October 14, 1886
The Buffalo Reflex reported that, "The Kansas prodigals continue to return to old Dallas (County) thoroughly disgusted with that windy and grasshopper country."
October 12, 1837
The steamboat Chariton—which previously sank at the mouth of the Gasconade and was raised, sank at Independence and was raised, blew her boiler in St. Louis killing twelve and was repaired—sank in Euphrasie Bend near Glasgow on this date.
October 7, 1817
The second steamboat to ever be in St. Louis arrived on this date. It was the steamboat Constitution.
September 20, 1948
Three policemen and one bystander were killed in what came to be known as Kansas City’s Paseo Massacre.
September 17, 2010
Ernest Pullen won a lottery prize of $2 million dollars on "Mega MONOPOLY" lottery ticket.
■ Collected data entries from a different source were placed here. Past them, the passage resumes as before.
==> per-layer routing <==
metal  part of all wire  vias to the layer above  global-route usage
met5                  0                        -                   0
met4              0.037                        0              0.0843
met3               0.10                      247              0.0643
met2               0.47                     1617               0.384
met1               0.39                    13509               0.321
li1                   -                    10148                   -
$ cat src/rtl/btn_input_ctrl.sv
// btn_input_ctrl: push-button conditioner for the CPU side of the buttons bus.
// Each button has a 2-FF synchronizer, a debouncer, a rising-edge one-shot
// and a sticky PENDING bit. LEVEL/PENDING/MASK are visible over a small MMIO port.
// Optional feature macro: BTN_IRQ_EN (irq = registered |(PENDING & MASK)).
module btn_input_ctrl #(
    parameter int NUM_BTNS        = 5,
    parameter int DEBOUNCE_CYCLES = 500000
) (
    input  logic                clk,
    input  logic                rst_n,
    input  logic [NUM_BTNS-1:0] btn_raw,
    output logic [NUM_BTNS-1:0] btn_level,
    output logic [NUM_BTNS-1:0] btn_press,
    input  logic [1:0]          mmio_addr,
    input  logic                mmio_rd,
    input  logic                mmio_wr,
    input  logic [31:0]         mmio_wdata,
    output logic [31:0]         mmio_rdata,
    output logic                irq
);

    localparam int               CNT_W    = $clog2(DEBOUNCE_CYCLES + 1);
    localparam logic [CNT_W-1:0] CNT_LAST = CNT_W'(DEBOUNCE_CYCLES - 1);

    logic [NUM_BTNS-1:0] sync1_q, sync2_q;
    logic [NUM_BTNS-1:0] level_q, level_d;
    logic [NUM_BTNS-1:0] level_dly_q;
    logic [NUM_BTNS-1:0] press_q;
    logic [NUM_BTNS-1:0] pend_q, pend_d;
    logic [NUM_BTNS-1:0] mask_q, mask_d;
    logic [CNT_W-1:0]    cnt_q [NUM_BTNS];
    logic [CNT_W-1:0]    cnt_d [NUM_BTNS];
    logic [31:0]         rdata_q, rdata_d;
    logic                wr_pend, wr_mask;
    logic                unused_wdata;

    // Upper write-data bits beyond NUM_BTNS have no destination.
    assign unused_wdata = ^mmio_wdata;

    assign wr_pend = mmio_wr && (mmio_addr == 2'd1);
    assign wr_mask = mmio_wr && (mmio_addr == 2'd2);

    // Double-flop synchronizer for the asynchronous button pins.
    always_ff @(posedge clk or negedge rst_n) begin
        if (!rst_n) begin
            sync1_q <= '0;
            sync2_q <= '0;
        end else begin
            sync1_q <= btn_raw;
            sync2_q <= sync1_q;
        end
    end

    // Debounce: accept a new level only after DEBOUNCE_CYCLES consecutive mismatches.
    always_comb begin
        level_d = level_q;
        for (int unsigned i = 0; i < NUM_BTNS; i++) begin
            cnt_d[i] = '0;
            if (sync2_q[i] != level_q[i]) begin
                if (cnt_q[i] == CNT_LAST) begin
                    level_d[i] = sync2_q[i];
                end else begin
                    cnt_d[i] = cnt_q[i] + 1'b1;
                end
            end
        end
    end

    // Debounce state, one-shot press detection and register file update.
    always_ff @(posedge clk or negedge rst_n) begin
        if (!rst_n) begin
            for (int unsigned i = 0; i < NUM_BTNS; i++) begin
                cnt_q[i] <= '0;
            end
            level_q     <= '0;
            level_dly_q <= '0;
            press_q     <= '0;
            pend_q      <= '0;
            mask_q      <= '0;
            rdata_q     <= '0;
        end else begin
            for (int unsigned i = 0; i < NUM_BTNS; i++) begin
                cnt_q[i] <= cnt_d[i];
            end
            level_q     <= level_d;
            level_dly_q <= level_q;
            press_q     <= level_q & ~level_dly_q;
            pend_q      <= pend_d;
            mask_q      <= mask_d;
            rdata_q     <= rdata_d;
        end
    end

    // PENDING is W1C with set taking priority; MASK is plain read/write.
    always_comb begin
        pend_d = pend_q;
        if (wr_pend) begin
            pend_d = pend_q & ~mmio_wdata[NUM_BTNS-1:0];
        end
        pend_d = pend_d | press_q;
        mask_d = wr_mask ? mmio_wdata[NUM_BTNS-1:0] : mask_q;
    end

    // Read mux samples pre-update register values; data holds until the next read.
    always_comb begin
        rdata_d = rdata_q;
        if (mmio_rd) begin
            case (mmio_addr)
                2'd0:    rdata_d = 32'(level_q);
                2'd1:    rdata_d = 32'(pend_q);
                2'd2:    rdata_d = 32'(mask_q);
                default: rdata_d = '0;
            endcase
        end
    end

    assign btn_level  = level_q;
    assign btn_press  = press_q;
    assign mmio_rdata = rdata_q;

`ifdef BTN_IRQ_EN
    logic irq_q;

    // Level-sensitive interrupt from unmasked pending buttons.
    always_ff @(posedge clk or negedge rst_n) begin
        if (!rst_n) begin
            irq_q <= 1'b0;
        end else begin
            irq_q <= |(pend_q & mask_q);
        end
    end

    assign irq = irq_q;
`else
    assign irq = 1'b0;
`endif

endmodule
Just a few months earlier, in June, he won $1 million on a "100 Million Dollar Blockbuster" ticket.
August 3, 1839
The Missouri Whig and General Advertiser, a newspaper in Palmyra, was first printed on this day. The newspaper still operates in Palmyra (now known as the Palmyra Spectator) and is the oldest Missouri newspaper in continuous operation.
July 30, 1877
Days after the conclusion of the St. Louis general strike by the St. Louis Workingman's Party, the first general strike in the United States, the St. Louis County Council required all able-bodied males between the ages of twenty-one and fifty to work on the roads for six days each year. That day they also made another change; they raised the drinking age from sixteen to eighteen.